We use IAM Builder to generate an IAM policy based on a yaml configuration. If you are unfamiliar with the syntax the README of the previous link will help you. There are also some useful test IAM configs which are good examples of what you might want for your own role definition in the in IAM builder tests (note: ignore the ones prefixed with bad_ as they are invalid configs - used to check the package is working). The github action then creates the IAM role and attaches the IAM policy.

Steps

  1. Create a new yaml file in airflow/dev/roles to store your IAM role policy. The name of the file must start with airflow_dev and must match the ROLE variable in the DAG. Name the file airflow_dev_{username}_example.yaml if you are creating an example pipeline

  2. Define the IAM policy. You can optionally include the field iam_role_name in your IAM config yaml but this must match the file name and the ROLE variable in the DAG. You only need to include the iam_role_name in the IAM config if you also have glue_job: true or secrets: true, otherwise it is optional.

  3. If you are creating an example pipeline, paste the following code, replacing “{username}” with your username:

iam_role_name: airflow_dev_{username}_example

s3: read_write: - alpha-everyone/airflow-example/*

Validate from the command line (optional)

The airflow repo validates the folder structure, DAGs (validation.dags) and Roles (validation.roles). The validation will run automatically when you raise a PR, but you can also validate using the command line to spot errors sooner.

You’ll have to create and activate the python environment as specified in requirements-validation.txt. Make sure you are in the root of airflow repo and that you specify the full path to the file(s) you wish to validate

The preferred method for running this validation is:

python -W ignore -m validation filepath1 filepath2 etc
flake8 .
yamllint .

When running these tests for the example pipeline: filepath1 should be environments/dev/dags/{username}/copy_file_s3.py and filepath2 should be environments/dev/roles/airflow_dev_{username}_example.yaml

Deploy the changes

  1. Raise a PR into the main branch with your changes (ideally within a single commit).

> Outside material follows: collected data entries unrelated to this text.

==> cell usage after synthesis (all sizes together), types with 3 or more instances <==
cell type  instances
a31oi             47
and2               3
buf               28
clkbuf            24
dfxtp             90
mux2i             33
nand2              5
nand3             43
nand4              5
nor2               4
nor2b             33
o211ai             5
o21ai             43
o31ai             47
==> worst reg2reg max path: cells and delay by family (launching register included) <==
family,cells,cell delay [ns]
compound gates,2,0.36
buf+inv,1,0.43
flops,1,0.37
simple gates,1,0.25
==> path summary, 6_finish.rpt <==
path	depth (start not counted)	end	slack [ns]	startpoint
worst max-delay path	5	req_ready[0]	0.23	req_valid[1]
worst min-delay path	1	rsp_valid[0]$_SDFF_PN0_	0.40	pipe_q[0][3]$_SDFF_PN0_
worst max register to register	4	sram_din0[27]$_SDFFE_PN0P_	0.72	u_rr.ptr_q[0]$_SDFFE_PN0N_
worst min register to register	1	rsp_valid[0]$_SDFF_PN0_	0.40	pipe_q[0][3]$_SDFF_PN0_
===== src/rtl/distribution_load_unit_pkg.sv =====
// Shared definitions for the distribution load unit.
//   - Default record/word/slot/timeout constants used as parameter defaults.
//   - FSM state encoding shared by the top-level and any tooling that decodes it.
package distribution_load_unit_pkg;

  localparam int unsigned DU_DIST_W    = 256;
  localparam int unsigned DU_WORD_W    = 32;
  localparam int unsigned DU_SLOT_BITS = 2;
  localparam int unsigned DU_TIMEOUT   = 255;

  typedef enum logic [1:0] {
    IDLE     = 2'd0,
    FETCH    = 2'd1,
    DATA_OUT = 2'd2
  } du_state_e;

endpackage


===== src/rtl/distribution_load_unit_beat_timer.sv =====
// du_beat_timer: per-beat wait counter with timeout compare.
//   clk      in  clock
//   rst      in  asynchronous active-high reset
//   clear    in  restart the count (load start or completed beat)
//   count_en in  count one waiting cycle
//   expired  out count has reached TIMEOUT (never asserted when TIMEOUT=0)
module du_beat_timer
  import distribution_load_unit_pkg::*;
#(
  parameter int unsigned TIMEOUT = DU_TIMEOUT
) (
  input  logic clk,
  input  logic rst,
  input  logic clear,
  input  logic count_en,
  output logic expired
);

  localparam int unsigned CNT_W = (TIMEOUT > 0) ? $clog2(TIMEOUT + 1) : 1;

  logic [CNT_W-1:0] cnt;

  // Saturates at TIMEOUT so the compare stays asserted until cleared.
  always_ff @(posedge clk or posedge rst) begin
    if (rst) begin
      cnt <= '0;
    end else if (clear) begin
      cnt <= '0;
    end else if (count_en && !expired) begin
      cnt <= cnt + 1'b1;
    end
  end

  always_comb begin
    expired = (TIMEOUT != 0) && (cnt == CNT_W'(TIMEOUT));
  end

endmodule


===== src/rtl/distribution_load_unit.sv =====
// distribution_load_unit: fetches one DIST_W-bit distribution record from a
// word-wide source, MSW first, and presents it on DU_result.
//   clk          in  clock
//   rst          in  asynchronous active-high reset
//   DUCtrl       in  load command, sampled only in IDLE
//   rs1          in  operand; low SLOT_BITS select the slot
//   src_req      out word read request
//   src_addr     out {slot, beat index}
//   src_ack      in  source accepted request; src_data valid this cycle
//   src_data     in  returned word
//   DU_result    out last completed distribution
//   du_clk_stall out pipeline stall while a load is in progress
//   du_err       out sticky: last load timed out
module distribution_load_unit
  import distribution_load_unit_pkg::*;
#(
  parameter  int unsigned DIST_W    = DU_DIST_W,
  parameter  int unsigned WORD_W    = DU_WORD_W,
  parameter  int unsigned SLOT_BITS = DU_SLOT_BITS,
  parameter  int unsigned TIMEOUT   = DU_TIMEOUT,
  localparam int unsigned BEATS     = DIST_W / WORD_W,
  localparam int unsigned BEAT_W    = (BEATS > 1) ? $clog2(BEATS) : 1,
  localparam int unsigned ADDR_W    = SLOT_BITS + BEAT_W
) (
  input  logic              clk,
  input  logic              rst,
  input  logic              DUCtrl,
  input  logic [31:0]       rs1,
  output logic              src_req,
  output logic [ADDR_W-1:0] src_addr,
  input  logic              src_ack,
  input  logic [WORD_W-1:0] src_data,
  output logic [DIST_W-1:0] DU_result,
  output logic              du_clk_stall,
  output logic              du_err
);

  du_state_e            state_q, state_d;
  logic [SLOT_BITS-1:0] slot_q, slot_d;
  logic [BEAT_W-1:0]    beat_q, beat_d;
  logic                 req_d;
  logic [DIST_W-1:0]    buf_q, buf_d;
  logic [DIST_W-1:0]    result_d;
  logic                 stall_d, err_d;

  logic beat_done, last_beat, start, timed_out;
  logic unused_rs1;

  assign unused_rs1 = ^rs1[31:SLOT_BITS];

  assign start     = (state_q == IDLE) && DUCtrl;
  assign beat_done = (state_q == FETCH) && src_req && src_ack;
  assign last_beat = (beat_q == BEAT_W'(BEATS - 1));
  assign src_addr  = {slot_q, beat_q};

  du_beat_timer #(
    .TIMEOUT(TIMEOUT)
  ) u_timer (
    .clk      (clk),
    .rst      (rst),
    .clear    (start || beat_done),
    .count_en ((state_q == FETCH) && !beat_done),
    .expired  (timed_out)
  );

  always_ff @(posedge clk or posedge rst) begin
    if (rst) begin
      state_q      <= IDLE;
      slot_q       <= '0;
      beat_q       <= '0;
      src_req      <= 1'b0;
      buf_q        <= '0;
      DU_result    <= '0;
      du_clk_stall <= 1'b0;
      du_err       <= 1'b0;
    end else begin
      state_q      <= state_d;
      slot_q       <= slot_d;
      beat_q       <= beat_d;
      src_req      <= req_d;
      buf_q        <= buf_d;
      DU_result    <= result_d;
      du_clk_stall <= stall_d;
      du_err       <= err_d;
    end
  end

  always_comb begin
    state_d  = state_q;
    slot_d   = slot_q;
    beat_d   = beat_q;
    req_d    = src_req;
    buf_d    = buf_q;
    result_d = DU_result;
    stall_d  = du_clk_stall;
    err_d    = du_err;
    case (state_q)
      IDLE: begin
        req_d = 1'b0;
        if (DUCtrl) begin
          slot_d  = rs1[SLOT_BITS-1:0];
          beat_d  = '0;
          stall_d = 1'b1;
          state_d = FETCH;
        end
      end
      FETCH: begin
        // src_req is registered: it rises one cycle into FETCH and stays up
        // across beats; an ack in the same cycle as expiry still wins.
        req_d = 1'b1;
        if (beat_done) begin
          buf_d[DIST_W - 1 - int'(beat_q) * WORD_W -: WORD_W] = src_data;
          if (last_beat) begin
            req_d   = 1'b0;
            state_d = DATA_OUT;
          end else begin
            beat_d = beat_q + 1'b1;
          end
        end else if (timed_out) begin
          req_d    = 1'b0;
          result_d = '0;
          err_d    = 1'b1;
          stall_d  = 1'b0;
          state_d  = IDLE;
        end
      end
      DATA_OUT: begin
        req_d    = 1'b0;
        result_d = buf_q;
        err_d    = 1'b0;
        stall_d  = 1'b0;
        state_d  = IDLE;
      end
      default: begin
        req_d   = 1'b0;
        stall_d = 1'b0;
        state_d = IDLE;
      end
    endcase
  end

endmodule


===== config.mk =====
export PLATFORM = sky130hd
export DESIGN_NAME = distribution_load_unit
export DESIGN_NICKNAME = d
export VERILOG_FILES = /design/src/rtl/distribution_load_unit_pkg.sv /design/src/rtl/distribution_load_unit_beat_timer.sv /design/src/rtl/distribution_load_unit.sv
export SDC_FILE = /design/constraint.sdc
export NUM_CORES = 1
export LEC_CHECK = 0
export BUFFER_PORTS_ARGS = -buffer_cell sky130_fd_sc_hd__buf_2
export CAP_MARGIN = 20
export CORE_MARGIN = 8
export CORE_UTILIZATION = 51
export CTS_CLUSTER_DIAMETER = 50
export DETAILED_ROUTE_END_ITERATION = 10
export GPL_ROUTABILITY_DRIVEN = 0
export PLACE_DENSITY = 0.73
export SYNTH_ARGS = -nofsm -noshare
export SYNTH_HDL_FRONTEND = slang
export SYNTH_SLANG_ARGS = --single-unit

===== constraint.sdc =====
create_clock -name clk -period 36.8 [get_ports clk]
set_input_delay 1.84 -clock clk [delete_from_list [all_inputs] [get_ports clk]]
set_output_delay 1.84 -clock clk [all_outputs]
set_load 0.01 [all_outputs]

==> results.sh <==
export IMPL_share_comb_of_total_power_pct=14.6
export IMPL_grt_ovfl_total=0
export IMPL_syn_avg_cell_area_um2=13.8
export IMPL_power_density_mw_per_mm2=61.2
export IMPL_synth_main_ff_cell="dfrtp_1"
export IMPL_fill_cells=2985
export IMPL_p_sw_share_pct=26.6
export IMPL_clockPowerShare_pct=37.1
export IMPL_worstHoldPathCells=2
export IMPL_leakage_uw=0.0126
export IMPL_drc_errors=0
export IMPL_htree_num_levels=2
export IMPL_ys_warn_count=0
export IMPL_hold_path_class="flop to flop"
export IMPL_cts_buffers=54
export IMPL_synth_edf_count=0
export IMPL_yosysSeqAreaShare_pct=65.9
export IMPL_area_growth_pct=18.9
export IMPL_fin_area_mm2=0.0239
export IMPL_finalHoldViolations=0
export IMPL_cts_tree="built"
export IMPL_antenna_left=0
export IMPL_rows=72
export IMPL_crit_required_ns=37.30
export IMPL_arrival_ns=4.42
export IMPL_ys_types=37
export IMPL_synthArstFlopShare_pct=100
export IMPL_nets=1803
export IMPL_skew_ns=0.0184
export IMPL_maxCapViolCount=0
export IMPL_first_iter_violations=1321
export IMPL_worstPathMaxFanout=88
export IMPL_synth_most_common_cell="dfrtp_1"
export IMPL_clk_path_buf_depth=3
export IMPL_status="completed"
export IMPL_syn_inst=1462
export IMPL_numClockSinks=530
export IMPL_dieWidth_um=215
export IMPL_min_period_ns=3.92
export IMPL_p_int_uw=1070
export IMPL_dpl_hpwl_um=35900
export IMPL_synth_area_mm2=0.0201
export IMPL_cts_setup_buffers=0
export IMPL_synth_top_area_share_pct=65.9
export IMPL_r2r_worst_path_cells=7
export IMPL_grt_antenna_before_repair=11
export IMPL_die_area_mm2=0.0460
export IMPL_grt_pass1_wl_um=87100
export IMPL_fin_tns_setup_ns=0
export IMPL_finalSetupViolCount=0
export IMPL_synth_nets=1537
export IMPL_ctsResizeCount=0
export IMPL_grt_total_usage_pct=24.3
export IMPL_ys_seq_elements=530
export IMPL_cts_clk_slew_worst_paths_ns=0.06
export IMPL_relSlewSlack_pct=23.6
export IMPL_start_util_pct=51.8
export IMPL_power_switching_uw=389
export IMPL_cts_root_buf="clkbuf_16"
export IMPL_clk_latency_ns=0.58
export IMPL_synth_top_area_cell="dfrtp_1"
export IMPL_drive_above_1_share_pct=34.9
export IMPL_crit_type="input port to flop"
export IMPL_ir_worst_vdd_v=0.0000371
export IMPL_hold_ws_ns=0.481
export IMPL_dr_pass1_iters=5
export IMPL_via_per_inst=5.86
export IMPL_hold_buffers=0
export IMPL_grt_pass1_vias=13700
export IMPL_slew_viol_final=0
export IMPL_grt_max_degree=161
export IMPL_io_pins=332
export IMPL_yosys_top_cells_area="dfrtp_1, a22o_1, mux2_2, nand2_1, and3_1"
export IMPL_synthTopCellsByCount="dfrtp_1, a22o_1, mux2_2"
export IMPL_endpoint_kind="flop"
export IMPL_max_freq_mhz=255
export IMPL_numPortBuffers=301
export IMPL_start_kind="input port"
export IMPL_dpl_cell_area_mm2=0.0220
export IMPL_worstMarginPinSlew_ns=1.15
export IMPL_die_h_um=215
export IMPL_core_area_mm2=0.0388
export IMPL_rsz0062_at_grt="no"
export IMPL_vias=13400
export IMPL_wirelength_um=56900
export IMPL_finalCritPeriodShare_pct=10.6
export IMPL_sequentialPowerShare_pct=48.3
export IMPL_wire_per_inst_um=24.8
-- power by group through the flow --
stage	sequential, uW	clock, uW	combinational, uW
after global routing	715	577	234
after global placement	710	0	204
after detailed placement	715	0	213
after CTS	705	553	214
after floorplan	706	0	147
final	706	543	213
-- metal layers --
layer | vias to the layer above | wire length, um | GRT usage [%]
met5 | - | 11 | 0
met4 | 2 | 1780 | 8.59
met3 | 99 | 4080 | 5.42
met2 | 485 | 27200 | 38.3
met1 | 7023 | 23800 | 33.1
li1 | 5823 | - | -
-- layout by cell type, fill, tap and decap left out, types with 2 or more instances in the layout --
cell          n
nand2_2       2
or4_1         2
nand2b_1      3
clkbuf_1     12
inv_1         6
a21oi_1       5
diode_2       3
nand2_1     138
buf_12        3
clkinvlp_4    2
and3_2        2
and3_1       66
ha_1          7
nand3_2       3
o22ai_1       2
nand3_1       4
nor2_1        2
and2_1       33
inv_6         2
clkinv_4      2
dfrtp_1     530
a22o_1      256
clkinv_2     15
clkbuf_8      9
buf_2       301
clkbuf_16    57
mux2_2      189
bufinv_16     2
buf_4        16
mux2_1        5
o21ai_0      68
mux2i_1       3
buf_16        4
or2_2         2
o31ai_1       2
nor3_2        2
-- sequential cells by signal, indices dropped and copies added, names as in the netlist --
| signal | flops |
|---|---|
| u_timer.cnt | 8 |
| state_q | 2 |
| src_req | 1 |
| buf_q | 256 |
| DU_result | 256 |
| du_clk_stall | 1 |
| du_err | 1 |
| slot_q | 2 |
| beat_q | 3 |
-- worst paths after layout --
path                           startpoint              to  slack, ns
hold / removal                 buf_q[156]      buf_q[156]       0.48
min in group asynchronous             rst  DU_result[175]       1.40
setup reg to reg           u_timer.cnt[0]  DU_result[148]      33.75
setup / recovery                  src_ack  DU_result[148]      32.88
hold reg to reg                buf_q[156]      buf_q[156]       0.48
max in group asynchronous             rst   DU_result[81]      33.09
-- metrics by stage --
stage	total power, uW	utilization (%)	cells	setup slack [ns]
4_1_cts	1470	61.2	2286	32.88
2_1_floorplan	854	-	1462	20.15
6_report	1460	61.6	2294	32.88
3_5_place_dp	929	56.7	2185	32.25
3_3_place_gp	915	56.6	2184	32.29
5_1_grt	1530	61.6	2292	32.61
-- cell families after synthesis --
kind of cell               after synthesis  share of synthesized area [%]
AOI/OAI and AO/OA                      337                           13.3
adders and majority gates                7                          0.435
buffers and inverters                  121                           2.63
DFF                                    530                           65.9
muxes                                  197                           11.0
and+or+nand+nor                        270                           6.73
-- cell type report --
cell class                      instances  area, um^2  share of cell area, %
Clock buffer                           78        1600                   6.67
Inverter                                7        33.8                  0.141
Clock inverter                         23         185                  0.775
Tap cell                              518         648                   2.71
Timing Repair Buffer                  324        1800                   7.52
Multi-Input combinational cell        811        6380                   26.7
Sequential cell                       530       13300                   55.5
Antenna cell                            3        7.51                 0.0314
-- critical path, cell delays in order --
cell and delay [ns]:
buf_2 0.08, and2_1 0.27, nor4b_4 0.11, a31oi_4 0.19
buf_4 0.81, buf_4 0.81, a22o_1 0.25
Power figures use the tool's default switching activity.
**src/rtl/ysyx_23060124_wbu_pkg.sv**
```systemverilog
// Shared definitions for the write-back unit: default widths, FSM state
// encoding, RISC-V load funct3 codes and the OKAY response code.
package ysyx_23060124_wbu_pkg;

  localparam int XLEN_DEF   = 32;
  localparam int RF_AW_DEF  = 4;
  localparam int PERF_W_DEF = 64;

  typedef enum logic [1:0] {
    ST_IDLE      = 2'd0,
    ST_WAIT_LOAD = 2'd1,
    ST_COMMIT    = 2'd2
  } wbu_state_e;

  localparam logic [2:0] F3_LB  = 3'b000;
  localparam logic [2:0] F3_LH  = 3'b001;
  localparam logic [2:0] F3_LW  = 3'b010;
  localparam logic [2:0] F3_LBU = 3'b100;
  localparam logic [2:0] F3_LHU = 3'b101;

  localparam logic [1:0] RESP_OKAY = 2'b00;

endpackage

```
**src/rtl/ysyx_23060124_wbu_if.sv**
```systemverilog
// EXU -> WBU retire handshake plus the LSU read-data return path.
// master: EXU/LSU side (drives instruction and load data).
// slave : WBU side (drives exu_ready).
interface ysyx_23060124_wbu_if #(
  parameter int XLEN  = 32,
  parameter int RF_AW = 4
);
  logic             exu_valid;
  logic             exu_ready;
  logic [RF_AW-1:0] exu_rd;
  logic             exu_wen;
  logic             exu_is_load;
  logic [2:0]       exu_funct3;
  logic [1:0]       exu_addr_lo;
  logic [XLEN-1:0]  exu_result;
  logic             lsu_rvalid;
  logic [XLEN-1:0]  lsu_rdata;
  logic [1:0]       lsu_rresp;

  modport master (
    output exu_valid, exu_rd, exu_wen, exu_is_load, exu_funct3, exu_addr_lo,
           exu_result, lsu_rvalid, lsu_rdata, lsu_rresp,
    input  exu_ready
  );

  modport slave (
    input  exu_valid, exu_rd, exu_wen, exu_is_load, exu_funct3, exu_addr_lo,
           exu_result, lsu_rvalid, lsu_rdata, lsu_rresp,
    output exu_ready
  );
endinterface

```
**src/rtl/ysyx_23060124_load_ext.sv**
```systemverilog
// Combinational load-data extractor: selects the byte/half addressed by
// addr_lo from an aligned word and sign- or zero-extends it per funct3.
// A halfword at offset 3 and any undefined funct3 pass the word through.
module ysyx_23060124_load_ext
  import ysyx_23060124_wbu_pkg::*;
#(
  parameter int XLEN = XLEN_DEF
) (
  input  logic [2:0]      funct3,
  input  logic [1:0]      addr_lo,
  input  logic [XLEN-1:0] rdata,
  output logic [XLEN-1:0] data
);

  logic [7:0]  byte_s;
  logic [15:0] half_s;

  // Pick the addressed byte and halfword out of the raw word.
  always_comb begin
    byte_s = rdata[7:0];
    half_s = rdata[15:0];
    case (addr_lo)
      2'd0: begin byte_s = rdata[7:0];   half_s = rdata[15:0];  end
      2'd1: begin byte_s = rdata[15:8];  half_s = rdata[23:8];  end
      2'd2: begin byte_s = rdata[23:16]; half_s = rdata[31:16]; end
      2'd3: begin byte_s = rdata[31:24]; half_s = rdata[15:0];  end
      default: begin byte_s = rdata[7:0]; half_s = rdata[15:0]; end
    endcase
  end

  // Extend the selected field according to the load type.
  always_comb begin
    data = rdata;
    case (funct3)
      F3_LB:  data = {{(XLEN-8){byte_s[7]}}, byte_s};
      F3_LBU: data = {{(XLEN-8){1'b0}}, byte_s};
      F3_LH: begin
        if (addr_lo == 2'd3) data = rdata;
        else                 data = {{(XLEN-16){half_s[15]}}, half_s};
      end
      F3_LHU: begin
        if (addr_lo == 2'd3) data = rdata;
        else                 data = {{(XLEN-16){1'b0}}, half_s};
      end
      F3_LW:   data = rdata;
      default: data = rdata;
    endcase
  end

endmodule

```
**src/rtl/ysyx_23060124_wbu.sv**
```systemverilog
// Write-back stage: accepts one retiring instruction per EXU handshake,
// waits for load data when needed, and pulses the register-file write port
// for one cycle in COMMIT. Also publishes the in-flight destination for the
// decode-stage hazard check.
// Optional feature: define YSYX_23060124_WBU_PERF_CNT_EN to add the
// perf_retired / perf_load_stall counters.
module ysyx_23060124_wbu
  import ysyx_23060124_wbu_pkg::*;
#(
  parameter int XLEN   = XLEN_DEF,
  parameter int RF_AW  = RF_AW_DEF
`ifdef YSYX_23060124_WBU_PERF_CNT_EN
  , parameter int PERF_W = PERF_W_DEF
`endif
) (
  input  logic                  clock,
  input  logic                  reset,
  ysyx_23060124_wbu_if.slave    bus,
  output logic                  rf_wen,
  output logic [RF_AW-1:0]      rf_waddr,
  output logic [XLEN-1:0]       rf_wdata,
  output logic [RF_AW-1:0]      wbu_rd,
  output logic [XLEN-1:0]       wbu_wdata,
  output logic                  retire,
  output logic                  load_fault
`ifdef YSYX_23060124_WBU_PERF_CNT_EN
  , output logic [PERF_W-1:0]   perf_retired
  , output logic [PERF_W-1:0]   perf_load_stall
`endif
);

  wbu_state_e       state_r, state_nxt;
  logic [RF_AW-1:0] rd_r;
  logic             wen_r;
  logic [2:0]       funct3_r;
  logic [1:0]       addr_lo_r;
  logic [XLEN-1:0]  data_r;
  logic             load_fault_r;

  logic             ready_s;
  logic             accept_s;
  logic             commit_s;
  logic             rd_live_s;
  logic             load_done_s;
  logic [XLEN-1:0]  ext_data_s;

  ysyx_23060124_load_ext #(.XLEN(XLEN)) u_load_ext (
    .funct3  (funct3_r),
    .addr_lo (addr_lo_r),
    .rdata   (bus.lsu_rdata),
    .data    (ext_data_s)
  );

  assign bus.exu_ready = ready_s;

  // State register; an async reset abandons any in-flight instruction.
  always_ff @(posedge clock or negedge reset) begin
    if (!reset) state_r <= ST_IDLE;
    else        state_r <= state_nxt;
  end

  // Next-state selection and the outputs derived from the latched instruction.
  always_comb begin
    state_nxt   = state_r;
    ready_s     = (state_r == ST_IDLE) || (state_r == ST_COMMIT);
    accept_s    = bus.exu_valid && ready_s;
    load_done_s = (state_r == ST_WAIT_LOAD) && bus.lsu_rvalid;
    commit_s    = (state_r == ST_COMMIT);
    rd_live_s   = (state_r != ST_IDLE) && wen_r && (rd_r != '0);

    case (state_r)
      ST_IDLE: begin
        if (accept_s) state_nxt = bus.exu_is_load ? ST_WAIT_LOAD : ST_COMMIT;
        else          state_nxt = ST_IDLE;
      end
      ST_WAIT_LOAD: begin
        if (bus.lsu_rvalid) state_nxt = ST_COMMIT;
        else                state_nxt = ST_WAIT_LOAD;
      end
      ST_COMMIT: begin
        if (accept_s) state_nxt = bus.exu_is_load ? ST_WAIT_LOAD : ST_COMMIT;
        else          state_nxt = ST_IDLE;
      end
      default: state_nxt = ST_IDLE;
    endcase

    rf_wen     = commit_s && wen_r && (rd_r != '0);
    rf_waddr   = commit_s ? rd_r : '0;
    rf_wdata   = commit_s ? data_r : '0;
    retire     = commit_s;
    wbu_rd     = rd_live_s ? rd_r : '0;
    wbu_wdata  = rd_live_s ? data_r : '0;
    load_fault = load_fault_r;
  end

  // Instruction latch: capture on accept, fill in load data on return.
  // A faulting load keeps its slot but loses its write enable.
  always_ff @(posedge clock or negedge reset) begin
    if (!reset) begin
      rd_r      <= '0;
      wen_r     <= 1'b0;
      funct3_r  <= 3'b000;
      addr_lo_r <= 2'b00;
      data_r    <= '0;
    end else if (accept_s) begin
      rd_r      <= bus.exu_rd;
      wen_r     <= bus.exu_wen;
      funct3_r  <= bus.exu_funct3;
      addr_lo_r <= bus.exu_addr_lo;
      data_r    <= bus.exu_is_load ? '0 : bus.exu_result;
    end else if (load_done_s) begin
      if (bus.lsu_rresp != RESP_OKAY) wen_r  <= 1'b0;
      else                            data_r <= ext_data_s;
    end else begin
      data_r <= data_r;
    end
  end

  // Sticky load-error flag, cleared only by reset.
  always_ff @(posedge clock or negedge reset) begin
    if (!reset)                                        load_fault_r <= 1'b0;
    else if (load_done_s && (bus.lsu_rresp != RESP_OKAY)) load_fault_r <= 1'b1;
    else                                               load_fault_r <= load_fault_r;
  end

`ifdef YSYX_23060124_WBU_PERF_CNT_EN
  // Retire and load-stall counters, wrapping at their natural width.
  always_ff @(posedge clock or negedge reset) begin
    if (!reset) begin
      perf_retired    <= '0;
      perf_load_stall <= '0;
    end else begin
      if (commit_s) perf_retired <= perf_retired + {{(PERF_W-1){1'b0}}, 1'b1};
      if (state_r == ST_WAIT_LOAD)
        perf_load_stall <= perf_load_stall + {{(PERF_W-1){1'b0}}, 1'b1};
    end
  end
`endif

endmodule

```
**src/flat_wrapper.sv**
```systemverilog
// flat-port wrapper written by rule: the top's interface ports become plain ports
module ysyx_23060124_wbu_flat import ysyx_23060124_wbu_pkg::*;
#(
  parameter int XLEN   = XLEN_DEF,
  parameter int RF_AW  = RF_AW_DEF

)
  (clock, reset, rf_wen, rf_waddr, rf_wdata, wbu_rd, wbu_wdata, retire, load_fault, bus_exu_valid, bus_exu_rd, bus_exu_wen, bus_exu_is_load, bus_exu_funct3, bus_exu_addr_lo, bus_exu_result, bus_lsu_rvalid, bus_lsu_rdata, bus_lsu_rresp, bus_exu_ready);
  ysyx_23060124_wbu_if #(.XLEN(XLEN), .RF_AW(RF_AW)) bus_i ();
  input  logic clock;
  input  logic reset;
  output logic rf_wen;
  output logic [RF_AW-1:0] rf_waddr;
  output logic [XLEN-1:0] rf_wdata;
  output logic [RF_AW-1:0] wbu_rd;
  output logic [XLEN-1:0] wbu_wdata;
  output logic retire;
  output logic load_fault;
  input wire logic [$bits(bus_i.exu_valid)-1:0] bus_exu_valid;
  input wire logic [$bits(bus_i.exu_rd)-1:0] bus_exu_rd;
  input wire logic [$bits(bus_i.exu_wen)-1:0] bus_exu_wen;
  input wire logic [$bits(bus_i.exu_is_load)-1:0] bus_exu_is_load;
  input wire logic [$bits(bus_i.exu_funct3)-1:0] bus_exu_funct3;
  input wire logic [$bits(bus_i.exu_addr_lo)-1:0] bus_exu_addr_lo;
  input wire logic [$bits(bus_i.exu_result)-1:0] bus_exu_result;
  input wire logic [$bits(bus_i.lsu_rvalid)-1:0] bus_lsu_rvalid;
  input wire logic [$bits(bus_i.lsu_rdata)-1:0] bus_lsu_rdata;
  input wire logic [$bits(bus_i.lsu_rresp)-1:0] bus_lsu_rresp;
  output wire logic [$bits(bus_i.exu_ready)-1:0] bus_exu_ready;
  assign bus_i.exu_valid = bus_exu_valid;
  assign bus_i.exu_rd = bus_exu_rd;
  assign bus_i.exu_wen = bus_exu_wen;
  assign bus_i.exu_is_load = bus_exu_is_load;
  assign bus_i.exu_funct3 = bus_exu_funct3;
  assign bus_i.exu_addr_lo = bus_exu_addr_lo;
  assign bus_i.exu_result = bus_exu_result;
  assign bus_i.lsu_rvalid = bus_lsu_rvalid;
  assign bus_i.lsu_rdata = bus_lsu_rdata;
  assign bus_i.lsu_rresp = bus_lsu_rresp;
  assign bus_exu_ready = bus_i.exu_ready;
  ysyx_23060124_wbu #(.XLEN(XLEN), .RF_AW(RF_AW)) u_core (.clock(clock), .reset(reset), .bus(bus_i), .rf_wen(rf_wen), .rf_waddr(rf_waddr), .rf_wdata(rf_wdata), .wbu_rd(wbu_rd), .wbu_wdata(wbu_wdata), .retire(retire), .load_fault(load_fault));
endmodule
```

  2. This will start a set of github action workflows. Check that all workflows pass after your PR is submitted. If any of the workflows fail the PR cannot be merged in main (and therefore not deployed)

  3. DE will be notified through a slack integration to approve the PR. Otherwise you can message them on #ask-data-engineering

  4. Once checks pass and PR approved by DE, please merge the PR into main

  5. The code in main is then automatically deployed to the Airflow prod and dev instances

This page was last reviewed on 7 May 2022. It needs to be reviewed again on 7 July 2022 by the page owner #ask-data-engineering .
This page was set to be reviewed before 7 July 2022 by the page owner #ask-data-engineering. This might mean the content is out of date.